Article Text
Abstract
Objective To assess the risk of future death and cardiac events following percutaneous coronary intervention (PCI) in patients using smokeless tobacco, snus, compared with patients not using snus at admission for a first PCI.
Methods The Swedish Coronary Angiography and Angioplasty Registry is a prospective registry on coronary diagnostic procedures and interventions. A total of 74 958 patients admitted for a first PCI were enrolled between 2009 and 2018, 6790 snus users and 68 168 not using snus. We used Cox proportional hazards regression for statistical modelling on imputed datasets as well as complete-case datasets.
Results Patients using snus were younger (mean (SD) age 61.0 (±10.2) years) than patients not using snus (67.6 (±11.1), p<0.001) and more often male (95.4% vs 67.4%, p<0.001).
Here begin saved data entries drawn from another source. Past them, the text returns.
==> src/rtl/idle_timer.sv <==
// Counts enabled cycles.
// Pulses expire on the last cycle of the window, then restarts from zero.
module idle_timer #(
  parameter int IDLE_CYC = 300000000,
  parameter int IDLE_W   = 29
) (
  input  logic clk,
  input  logic rst,
  input  logic clr,
  input  logic en,
  output logic expire
);

  localparam logic [IDLE_W-1:0] LAST = IDLE_W'(IDLE_CYC - 1);

  logic [IDLE_W-1:0] cnt_reg;

  assign expire = en && (cnt_reg == LAST);

  always_ff @(posedge clk) begin
    if (rst || clr || expire) begin
      cnt_reg <= '0;
    end else if (en) begin
      cnt_reg <= cnt_reg + 1'b1;
    end
  end

endmodule

==> src/rtl/mode_ctrl.sv <==
// Front-panel settings controller: mode FSM, saturating volume and level editing,
// idle auto-return to game mode, and a BCD split of the volume for the display.
module mode_ctrl
  import mode_ctrl_pkg::*;
#(
  parameter int VOL_MAX  = 15,
  parameter int VOL_INIT = 8,
  parameter int LVL_MAX  = 3,
  parameter int LVL_INIT = 1,
  parameter int IDLE_CYC = 300000000,
  parameter int IDLE_W   = 29
) (
  input  logic               clk,
  input  logic               rst,
  input  logic               btn_mode,
  input  logic               btn_up,
  input  logic               btn_down,
  input  logic               lock,
  output logic [1:0]         mode,
  output logic [LVL_W-1:0]   level,
  output logic [VOL_W-1:0]   vol,
  output logic [DIGIT_W-1:0] vol_ten,
  output logic [DIGIT_W-1:0] vol_uni,
  output logic               chg
);

  localparam logic [VOL_W-1:0] VOL_MAX_L  = VOL_W'(VOL_MAX);
  localparam logic [VOL_W-1:0] VOL_INIT_L = VOL_W'(VOL_INIT);
  localparam logic [LVL_W-1:0] LVL_MAX_L  = LVL_W'(LVL_MAX);
  localparam logic [LVL_W-1:0] LVL_INIT_L = LVL_W'(LVL_INIT);

  mode_e            mode_reg;
  logic [LVL_W-1:0] level_reg;
  logic [VOL_W-1:0] vol_reg;
  logic             chg_reg;
  logic             expire;
  logic             any_btn;

  assign any_btn = btn_mode || btn_up || btn_down;

  // The counter only runs outside game mode; every press restarts the window.
  idle_timer #(
    .IDLE_CYC(IDLE_CYC),
    .IDLE_W  (IDLE_W)
  ) u_idle_timer (
    .clk   (clk),
    .rst   (rst),
    .clr   (any_btn || (mode_reg == STATE_GAME)),
    .en    (mode_reg != STATE_GAME),
    .expire(expire)
  );

  always_ff @(posedge clk) begin
    if (rst) begin
      mode_reg  <= STATE_GAME;
      level_reg <= LVL_INIT_L;
      vol_reg   <= VOL_INIT_L;
      chg_reg   <= 1'b0;
    end else begin
      chg_reg <= 1'b0;
      if ((mode_reg != STATE_GAME) && (lock || expire)) begin
        // A running game or a timeout abandons any edit pending this cycle.
        mode_reg <= STATE_GAME;
      end else if (btn_mode) begin
        case (mode_reg)
          STATE_GAME:   if (!lock) mode_reg <= STATE_VOLUME;
          STATE_VOLUME: mode_reg <= STATE_LEVEL;
          default:      mode_reg <= STATE_GAME;
        endcase
      end else if (btn_up != btn_down) begin
        case (mode_reg)
          STATE_VOLUME: begin
            if (btn_up && (vol_reg < VOL_MAX_L)) begin
              vol_reg <= vol_reg + 1'b1;
              chg_reg <= 1'b1;
            end else if (btn_down && (vol_reg != '0)) begin
              vol_reg <= vol_reg - 1'b1;
              chg_reg <= 1'b1;
            end
          end
          STATE_LEVEL: begin
            if (btn_up && (level_reg < LVL_MAX_L)) begin
              level_reg <= level_reg + 1'b1;
              chg_reg   <= 1'b1;
            end else if (btn_down && (level_reg > LVL_W'(1))) begin
              level_reg <= level_reg - 1'b1;
              chg_reg   <= 1'b1;
            end
          end
          default: ;
        endcase
      end
    end
  end

  assign mode    = mode_reg;
  assign level   = level_reg;
  assign vol     = vol_reg;
  assign chg     = chg_reg;
  assign vol_ten = DIGIT_W'(vol_reg / VOL_W'(10));
  assign vol_uni = DIGIT_W'(vol_reg % VOL_W'(10));

endmodule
After multivariable adjustment, snus use was not associated with the primary composite outcome of all-cause mortality, new coronary revascularisation or new hospitalisation for heart failure at 1 year (HR 0.98, 95% CI 0.91 to 1.05). In patients using snus at baseline who underwent a second PCI (n=1443), the duration from the index intervention was shorter for subjects who continued using snus (n=921, 63.8%) compared with subjects who had stopped (mean number of days 285 vs 406, p value=0.001).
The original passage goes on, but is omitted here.